American mathematician (1937–2022)

Paul Eugene Schupp (March 12, 1937 – January 24, 2022) was an American-born British professor emeritus of mathematics at the University of Illinois at Urbana Champaign. He is known for his contributions to geometric group theory, computational complexity and the theory of computability.

He received his Ph.D. from the University of Michigan in 1966 under the direction of Roger Lyndon.

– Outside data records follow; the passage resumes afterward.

What follows belongs to an exercise in optimizing a design on an open flow for small area and a short achievable clock period; a production flow would make more cautious choices. At most, simulation tests tie the RTL to the original design; equivalence was not proved. For runs 3 to 5, only the layout was checked, not whether the RTL still works. Power figures rest on the tool's default switching activity, not on a simulated workload.

`design/flow/design.v`:
```
module signExtend(S, Q);
input [5:0] S;
output [7:0] Q;
assign Q = {S[5], S[5], S[5:0]};
endmodule
module two_to_one_mux(S0, S1, Q, select);
input [7:0] S0;
input [7:0] S1;
input select;
output [7:0] Q;
assign Q = (select == 0) ? S0 : S1;
endmodule
module control(OP, BSEL, CISEL, OSEL, SHIFT_LA, SHIFT_LR, LOGICAL_OP);  
input [2:0] OP;
output BSEL;
output CISEL;
output [1:0] OSEL;
output SHIFT_LA;
output SHIFT_LR;
output LOGICAL_OP;
wire q = (OP==3'b000 | OP ==3'b001);
wire w = (OP==3'b010 | OP==3'b011 | OP ==3'b100);
wire e = (OP==3'b101 | OP ==3'b110);
assign BSEL = OP[0];
assign CISEL = OP[0];
assign OSEL = (q ? 2'b00 : w ? 2'b01 : e ? 2'b10: q);
assign SHIFT_LA = (OP==3'b010);
assign SHIFT_LR = OP[1];
assign LOGICAL_OP = OP[0];
endmodule
module adder(A, B, CI, Y, C, V); 
  input [7:0] A;
  input [7:0] B;
  input CI;
  output  reg [7:0] Y;
  output reg C;
  output reg V;
  reg CI1;
  reg CI2;
  reg CI3;
  reg CI4;
  reg CI5;
  reg CI6;
  reg CI7;
  reg CI8;
always @(*)
	begin
		Y[0] = CI ^ A[0] ^ B[0];
		CI1 = (CI & A[0])|(CI & B[0])|(A[0] & B[0]);
		Y[1] = CI1^ A[1] ^ B[1];
		CI2 =(CI1 & A[1])|(CI1 & B[1])|(A[1] & B[1]);
		Y[2] =CI2 ^ A[2] ^ B[2];
		CI3 = (CI2 & A[2])|(CI2 & B[2])|(A[2] & B[2]);
		Y[3] = CI3 ^ A[3] ^ B[3];
		CI4 = (CI3 & A[3])|(CI3 & B[3])|(A[3] & B[3]);
		Y[4] = CI4 ^ A[4] ^ B[4];
		CI5 = (CI4 & A[4])|(CI4 & B[4])|(A[4] & B[4]);
		Y[5] = CI5 ^ A[5] ^ B[5];
		CI6 = (CI5 & A[5])|(CI5 & B[5])|(A[5] & B[5]);
		Y[6] = CI6 ^ A[6] ^ B[6];
		CI7 = (CI6 & A[6])|(CI6 & B[6])|(A[6] & B[6]);
		Y[7] = CI7 ^ A[7] ^ B[7];
		C = (CI7 & A[7])|(CI7 & B[7])|(A[7] & B[7]);
		V = (CI7==C) ? 0:1;
end
endmodule
module shifter(A, LA, LR, Y, C);
input [7:0] A;
input LA, LR;
output reg [7:0] Y;
output reg C;
   always @(*)
	begin
		if (LA==0 & LR==1)
			begin
			Y = {1'b0, A[7:1]};
			C = A[0];
			end
	else if (LA==0 & LR==0)
		begin
		Y = {A[6:0], 1'b0};
		C = A[7];
		end
	else
		begin
		Y = {A[7], A[7:1]};
		C = A[0];
		end
	end
endmodule
module logical(A, B, OP, Y);  
	input [7:0] A;
	input [7:0] B;
	input OP;
	output [7:0] Y;
	assign Y[0] = (~OP&(A[0]|B[0]))|(OP&(A[0]&B[0]));
	assign Y[1] = (~OP&(A[1]|B[1]))|(OP&(A[1]&B[1]));
	assign Y[2] = (~OP&(A[2]|B[2]))|(OP&(A[2]&B[2]));
	assign Y[3] = (~OP&(A[3]|B[3]))|(OP&(A[3]&B[3]));
	assign Y[4] = (~OP&(A[4]|B[4]))|(OP&(A[4]&B[4]));
	assign Y[5] = (~OP&(A[5]|B[5]))|(OP&(A[5]&B[5]));
	assign Y[6] = (~OP&(A[6]|B[6]))|(OP&(A[6]&B[6]));
	assign Y[7] = (~OP&(A[7]|B[7]))|(OP&(A[7]&B[7]));
endmodule
module alu(A, B, OP, Y, C, V, N, Z, BSEL, CSEL, OSEL, SHIFT_LA, SHIFT_LR, LOGICAL_OP, Y_ADD, Y_SHIFT, Y_LOG, C_ADD, C_SHIFT);
  input  [7:0]  A;
  input  [7:0]  B;
  input  [2:0]  OP;
  output [7:0]  Y;
  output [7:0]  Y_ADD;
  output [7:0]  Y_SHIFT;
  output [7:0]  Y_LOG;
  output        C;
  output C_ADD;
  output C_SHIFT;
  output        V;
  output        N;
  output        Z;
  output BSEL;
  output CSEL; 
  output [1:0] OSEL;
  output SHIFT_LA;
  output SHIFT_LR;
  output LOGICAL_OP;
adder add (
.A(A),
.B((BSEL) ? ~B : B),
.CI(CISEL),
.Y(Y_ADD),
.C(C_ADD),
.V(V)
);
shifter shift (
.A(A),
.LA(SHIFT_LA),
.LR(SHIFT_LR),
.Y(Y_SHIFT),
.C(C_SHIFT)
);
logical log (
.A(A),
.B(B),
.OP(LOGICAL_OP),
.Y(Y_LOG)
);
control con (
.OP(OP),
.BSEL(BSEL),
.CISEL(CISEL),
.OSEL(OSEL),
.SHIFT_LA(SHIFT_LA),
.SHIFT_LR(SHIFT_LR),
.LOGICAL_OP(LOGICAL_OP)
);
wire q = (OSEL == 2'b00);
wire w = (OSEL == 2'b01);
wire e = (OSEL == 2'b10);
assign Y = (q ? Y_ADD : w ? Y_SHIFT : e ? Y_LOG: Y_LOG);
assign C = (OSEL == 2'b00) ? C_ADD : (OSEL == 2'b01) ? C_SHIFT : 2'b0;
assign N = (Y[7:4] > 4'b0111);
assign Z = (Y[7:0]==8'b00000000);
endmodule
module registerFile(CLK, SA, SB, LD, DR, D_in, DataA, DataB, RESET);
input CLK;
input RESET;
input [2:0] SA;
input [2:0] SB;
input LD;
input [2:0] DR;
input [7:0] D_in;
output [7:0] DataA;
output [7:0] DataB;
reg [7:0] reg0, reg1, reg2, reg3, reg4, reg5, reg6, reg7;
assign DataA = (SA == 3'b0) ? reg0 :
					(SA == 3'b001) ? reg1 :
					(SA == 3'b010) ? reg2 :
					(SA == 3'b011) ? reg3 :
					(SA == 3'b100) ? reg4 :
					(SA == 3'b101) ? reg5 :
					(SA == 3'b110) ? reg6 :
					(SA == 3'b111) ? reg7 : 0;
assign DataB = (SB == 3'b0) ? reg0 :
					(SB == 3'b001) ? reg1 :
					(SB == 3'b010) ? reg2 :
					(SB == 3'b011) ? reg3 :
					(SB == 3'b100) ? reg4 :
					(SB == 3'b101) ? reg5 :
					(SB == 3'b110) ? reg6 :
					(SB == 3'b111) ? reg7 : 0;
always @(posedge CLK) begin
if(RESET) begin
reg0<=8'b0;
reg1<=8'b0;
reg2<=8'b0;
reg3<=8'b0;
reg4<=8'b0;
reg5<=8'b0;
reg6<=8'b0;
reg7<=8'b0;
end
else if(LD) begin
	case(DR)
		3'b000: reg0<=D_in;
		3'b001: reg1<=D_in;
		3'b010: reg2<=D_in;
		3'b011: reg3<=D_in;
		3'b100: reg4<=D_in;
		3'b101: reg5<=D_in;
		3'b110: reg6<=D_in;
		3'b111: reg7<=D_in;
	endcase
end
end
endmodule
module decoder(INST, DR, SA, SB, IMM, MB, FS, MD, LD, MW, BS, OFF, HALT);
input [15:0] INST;
output reg [2:0] DR;
output reg [2:0] SA;
output reg [2:0] SB;
output reg [5:0] IMM;
output reg [3:0] FS;
output reg [3:0] BS;
output reg [5:0] OFF;
output reg HALT;
output reg MB;
output reg MD;
output reg LD;
output reg MW;
always @(INST) begin
if(INST[15:12] == 4'b0000)begin
if(INST[2:0] == 3'b000)begin
	DR <= 3'b0;
	SA <= 3'b0;
	SB <= 3'b0;
	IMM <= 6'b0;
	FS <= 3'b0;
	MB <= 1'b0;
	OFF <= 6'b0;
	LD <= 1'b0;
	MW <= 1'b0;
	MD <= 1'b0;
	HALT<=1'b0;
	BS <= 3'b100;
end
else if(INST[2:0] == 3'b001)begin
	HALT <= 1'b1;
	DR <= 3'b0;
	SA <= 3'b0;
	SB <= 3'b0;
	OFF <= 6'b0;
	IMM <= 6'b0;
	FS <= 3'b0;
	MB <= 1'b0;
	LD <= 1'b0;
	MW <= 1'b0;
	MD <= 1'b0;
	BS <= 3'b100;
end
else begin
	DR <= 3'b0;
	SA <= 3'b0;
	SB <= 3'b0;
	OFF <= 6'b0;
	IMM <= 6'b0;
	FS <= 3'b0;
	MB <= 1'b0;
	LD <= 1'b0;
	MW <= 1'b0;
	MD <= 1'b0;
	BS <= 3'b100;
	HALT<=1'b0;
end
end	
else if(INST[15] == 0 && INST[14:12] != 3'b000)begin  
if(INST[15:12] == 4'b0010) begin
	IMM <= {INST[5:0]};
	DR <= 	INST[8:6];
	SA <= INST[11:9];
	SB <= 3'b0;
	MB <= 1'b1;
	LD <= 1'b1;
	MW <= 1'b0;
	BS <= 3'b100;
	OFF <= 6'b0;
	FS <= 3'b0;
	MD <= 1'b1;
	HALT<=1'b0;
end
else if(INST[15:12] == 4'b0100) begin
	IMM <= {INST[5:0]};
	DR <= 3'b0;
	SA <= INST[11:9];
	SB <= INST[8:6];
	MB <= 1'b1;
	OFF <= 6'b0;
	LD <= 1'b0;
	MW <= 1'b1;
	FS <= 3'b0;
	MD <= 1'b0;	
	BS <= 3'b100;
	HALT<=1'b0;
end
else if(INST[15:12] == 4'b0101) begin
	IMM <= INST[5:0];
	DR <= INST[8:6];
	SA <= INST[11:9];
	SB <= 3'b0;
	MB <= 1'b1;
	LD <= 1'b1;
	MW <= 1'b0;
	FS <= 3'b0;
	OFF <= 6'b0;
	BS <= 3'b100;
	HALT<=1'b0;
	MD <= 1'b0;
end
else if(INST[15:12] == 4'b0110) begin
	IMM <= {INST[5:0]};
	DR <= INST[8:6];
	SA <= INST[11:9];
	SB <= 3'b0;
	MB <= 1'b1;
	OFF <= 6'b0;
	LD <= 1'b1;
	MW <= 1'b0;
	FS <= 3'b101;
	MD <= 1'b0;
	BS <= 3'b100;
	HALT<=1'b0;
end
else if(INST[15:12] == 4'b0111) begin
	IMM <= {INST[5:0]};
	DR <= INST[8:6];
	SA <= INST[11:9];
	SB <= 3'b0;
	MB <= 1'b1;
	OFF <= 6'b0;
	LD <= 1'b1;
	MW <= 1'b0;
	FS <= 3'b110;
	MD <= 1'b0;
	BS <= 3'b100;
	HALT<=1'b0;
end	
else begin
	DR <= 3'b0;
	SA <= 3'b0;
	SB <= 3'b0;
	IMM <= 6'b0;
	FS <= 3'b0;
	MB <= 1'b0;
	OFF <= 6'b0;
	BS <= 3'b100;
	LD <= 1'b0;
	MW <= 1'b0;
	MD <= 1'b0;
	HALT<=1'b0;
end
end  
else if(INST[15:12] == 4'b1111) begin  
if(INST[2:0] == 3'b0)begin
	FS <= 3'b0;
	IMM <= 6'b0;
	DR <= INST[5:3];
	SA <= INST[11:9];
	SB <= INST[8:6];
	MB <= 1'b0;
	BS <= 3'b100;
	LD <= 1'b1;
	HALT<=1'b0;
	OFF <= 6'b0;
	MW <= 1'b0;
	MD <= 1'b0;
end
else if(INST[2:0] == 3'b001) begin
	FS <= 3'b001;
	IMM <= 6'b0;
	DR <= INST[5:3];
	SA <= INST[11:9];
	SB <= INST[8:6];
	MB <= 1'b0;
	OFF <= 6'b0;
	BS <= 3'b100;
	LD <= 1'b1;
	MW <= 1'b0;	
	MD <= 1'b0;
	HALT<=1'b0;
end
else if(INST[2:0] == 3'b010) begin
	FS <= 3'b010;
	IMM <= 6'b0;
	DR <= INST[5:3];
	SA <= INST[11:9];
	SB <= 3'b0;
	MB <= 1'b0;
	LD <= 1'b1;
	HALT<=1'b0;
	OFF <= 6'b0;
	MW <= 1'b0;
	BS <= 3'b100;
	MD <= 1'b0;
end
else if(INST[2:0] == 3'b011) begin
	FS <= 3'b011;
	IMM <= 6'b0;
	DR <= INST[5:3];
	SA <= INST[11:9];
	SB <= 3'b0;
	OFF <= 6'b0;
	MB <= 1'b0;
	BS <= 3'b100;
	LD <= 1'b1;
	HALT<=1'b0;
	MW <= 1'b0;
	MD <= 1'b0;
end
else if(INST[2:0] == 3'b100) begin
	FS <= 3'b100;
	IMM <= 6'b0;
	DR <= INST[5:3];
	SA <= INST[11:9];
	SB <= 3'b0;
	MB <= 1'b0;
	LD <= 1'b1;
	MW <= 1'b0;
	OFF <= 6'b0;
	HALT<=1'b0;
	BS <= 3'b100;
	MD <= 1'b0;
end
else if(INST[2:0] == 3'b101) begin
	FS <= 3'b101;
	DR <= INST[5:3];
	SA <= INST[11:9];
	SB <= INST[8:6];
	IMM <= 6'b0;
	OFF <= 6'b0;
	MB <= 1'b0;
	LD <= 1'b1;
	MW <= 1'b0;
	MD <= 1'b0;
	BS <= 3'b100;
	HALT<=1'b0;
end
else if(INST[2:0] == 3'b110) begin
	FS <= 3'b110;
	DR <= INST[5:3];
	SA <= INST[11:9];
	SB <= INST[8:6];
	IMM <= 6'b0;
	OFF <= 6'b0;
	MB <= 1'b0;
	LD <= 1'b1;
	MW <= 1'b0;
	MD <= 1'b0;
	BS <= 3'b100;
	HALT<=1'b0;
end
else begin
	DR <= 3'b0;
	SA <= 3'b0;
	SB <= 3'b0;
	IMM <= 6'b0;
	FS <= 3'b0;
	MB <= 1'b0;
	LD <= 1'b0;
	BS <= 3'b100;
	MW <= 1'b0;
	HALT<=1'b0;
	MD <= 1'b0;
	OFF <= 6'b0;
end
end  
else if(INST[15:14] == 2'b10) begin
if(INST[15:12] == 4'b1000) begin
	DR <= 3'b0;
	SA <= INST[11:9];
	SB <= INST[8:6];
	IMM <= 6'b0;
	FS<=3'b001;
	BS<=3'b0;
	HALT<=1'b0;
	MB<=1'b0;
	LD = 1'b0;
	MW = 1'b0;
	MD = 1'b0;
	OFF <= INST[5:0];
end
else if (INST[15:12] == 4'b1001) begin
	DR <= 3'b0;
	SA <= INST[11:9];
	SB <= INST[8:6];
	IMM <= 6'b0;
	FS<=3'b001;
	BS<=3'b001;
	HALT<=1'b0;
	MB<=1'b0;
	LD = 1'b0;
	MW = 1'b0;
	MD = 1'b0;
	OFF <= INST[5:0];
end
else if(INST[15:12] == 4'b1010) begin
	DR <= 3'b0;
	SA <= INST[11:9];
	SB <= 3'b0;
	IMM <= 6'b0;
	FS<=3'b001;
	BS<=3'b010;  
	HALT<=1'b0;
	MB<=1'b1;
	LD = 1'b0;
	MW = 1'b0;
	MD = 1'b0;
	OFF <= INST[5:0];
end
else if(INST[15:12] == 4'b1011) begin
	DR <= 3'b0;
	SA <= INST[11:9];
	SB <= 3'b0;
	IMM <= 6'b0;
	FS<=3'b001;
	BS<=3'b011;
	HALT<=1'b0;
	MB <=1'b1;
	LD = 1'b0;
	MW = 1'b0;
	MD = 1'b0;
	OFF <= INST[5:0];
end
else begin
	DR <= 3'b0;
	SA <= 3'b0;
	SB <= 3'b0;
	IMM <= 6'b0;
	FS <= 3'b0;
	BS <= 3'b0;
	HALT<=1'b0;
	MB <= 1'b0;
	LD <= 1'b0;
	MW <= 1'b0;
	MD <= 1'b0;
	OFF <= 6'b0;
end
end  
else begin
	DR <= 3'b0;
	SA <= 3'b0;
	SB <= 3'b0;
	IMM <= 6'b0;
	FS <= 3'b0;
	BS <= 3'b0;
	HALT<=1'b0;
	MB <= 1'b0;
	LD <= 1'b0;
	MW <= 1'b0;
	MD <= 1'b0;
	OFF <= 6'b0;
end
end 
endmodule
module cpu(CLK, RESET, EN_L, Iin, Din, PC, NextPC, DataA, DataB, DataC, DataD, MW);
  input         CLK;
  input         RESET;
  input         EN_L;
  input  [15:0] Iin;
  input  [7:0]  Din;
  output [7:0]  PC;
  output [7:0]  NextPC;
  output [7:0]  DataA;
  output [7:0]  DataB;
  output [7:0]  DataC;
  output [7:0]  DataD;
  output        MW;
  reg  [7:1] pc_q;
  reg        EN_LPrev;
  reg  [7:0] r0, r1, r2, r3, r4, r5, r6, r7;
  wire [3:0] op = Iin[15:12];
  wire [2:0] rs = Iin[11:9];
  wire [2:0] rt = Iin[8:6];
  wire [2:0] rd = Iin[5:3];
  wire [2:0] fn = Iin[2:0];
  wire [7:0] imm = {{2{Iin[5]}}, Iin[5:0]};
  wire isR    = (op == 4'b1111) & (fn != 3'b111);
  wire isLB   = (op == 4'b0010);
  wire isSB   = (op == 4'b0100);
  wire isIALU = (op[3:2] == 2'b01) & (op[1:0] != 2'b00);    
  wire isBr   = (op[3:2] == 2'b10);
  wire isHALT = (op == 4'b0000) & (fn == 3'b001);
  wire useA   = isR | isLB | isSB | isIALU | isBr;          
  wire [7:0] sa_oh = 8'd1 << rs;
  wire [7:0] sb_oh = 8'd1 << rt;
  wire [7:0] a = ({8{sa_oh[0]}} & r0) | ({8{sa_oh[1]}} & r1) | ({8{sa_oh[2]}} & r2) | ({8{sa_oh[3]}} & r3) |
                 ({8{sa_oh[4]}} & r4) | ({8{sa_oh[5]}} & r5) | ({8{sa_oh[6]}} & r6) | ({8{sa_oh[7]}} & r7);
  wire [7:0] b = ({8{sb_oh[0]}} & r0) | ({8{sb_oh[1]}} & r1) | ({8{sb_oh[2]}} & r2) | ({8{sb_oh[3]}} & r3) |
                 ({8{sb_oh[4]}} & r4) | ({8{sb_oh[5]}} & r5) | ({8{sb_oh[6]}} & r6) | ({8{sb_oh[7]}} & r7);
  assign DataA = useA ? a : r0;
  assign DataB = b;
  wire useImm = ~op[3];                        
  wire [7:0] opB = useImm ? imm : b;
  wire doSub  = isBr ? ~op[1] : (isR & (fn == 3'b001));    
  wire [7:0] sum = a + (doSub ? ~opB : opB) + {7'b0, doSub};
  wire doAdd  = isLB | isSB | (op == 4'b0101) | (isR & fn[2:1] == 2'b00) | (isBr & ~op[1]);
  wire doAnd  = isR ? (fn == 3'b101) : (op == 4'b0110);
  wire doOr   = isR ? (fn == 3'b110) : (op == 4'b0111);
  wire doSra  = isR & (fn == 3'b010);
  wire doSrl  = isR & (fn == 3'b011);
  wire doSll  = isR & (fn == 3'b100);
  wire doPass = isBr & op[1];                  
  wire [7:0] Y = ({8{doAdd}} & sum) | ({8{doAnd}} & (a & opB)) | ({8{doOr}} & (a | opB)) |
                 ({8{doSra}} & {a[7], a[7:1]}) | ({8{doSrl}} & {1'b0, a[7:1]}) |
                 ({8{doSll}} & {a[6:0], 1'b0}) | ({8{doPass}} & a) |
                 ({8{~useA}} & {r0[6:0], 1'b0});
  assign DataD = Y;
  assign DataC = isLB ? Din : Y;
  assign MW = isSB;
  wire eq = (a == b);
  wire taken = isBr & (op[1] ? (a[7] ^ ~op[0]) : (eq ^ op[0]));
  wire halt = isHALT & ~EN_L & EN_LPrev;
  wire [7:1] pc_inc = pc_q + 7'd1;
  wire [7:1] pc_br  = pc_q + 7'd1 + {Iin[5], Iin[5:0]};
  wire [7:1] npc = halt ? pc_q : (taken ? pc_br : pc_inc);
  assign NextPC = {npc, 1'b0};
  assign PC = {pc_q, 1'b0};
  wire LD = isR | isLB | isIALU;
  wire [2:0] DR = isR ? rd : rt;
  wire [7:0] wd = RESET ? 8'd0 : DataC;
  wire [7:0] we = {8{RESET}} | ({8{LD}} & (8'd1 << DR));
  always @(posedge CLK) begin
    EN_LPrev <= EN_L;
    if (RESET) pc_q <= 7'd0;
    else       pc_q <= npc;
    if (we[0]) r0 <= wd;
    if (we[1]) r1 <= wd;
    if (we[2]) r2 <= wd;
    if (we[3]) r3 <= wd;
    if (we[4]) r4 <= wd;
    if (we[5]) r5 <= wd;
    if (we[6]) r6 <= wd;
    if (we[7]) r7 <= wd;
  end
endmodule
```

Together with Roger Lyndon he is the coauthor of the book "Combinatorial Group Theory" which provided a comprehensive account of the subject of Combinatorial Group Theory, starting with the work of Dehn in the 1910s and to late 1970s and remains a modern standard for the subject of small cancellation theory. Starting 1980's he worked on problems that explored the connections between Group theory and Computer Science and Complexity Theory. Together with David Muller he proved that a finitely generated group G has context-free word problem if and only if G is virtually free, which is now known as Muller–Schupp theorem.

In 1977, Schupp received a Guggenheim Fellowship. In 2012, he was named an inaugural fellow of the American Mathematical Society. In 2017, the conference "Groups and Computation" was organized at Stevens Institute of Technology celebrating the mathematical contributions of Paul Schupp. Schupp died on January 24, 2022, at the age of 84.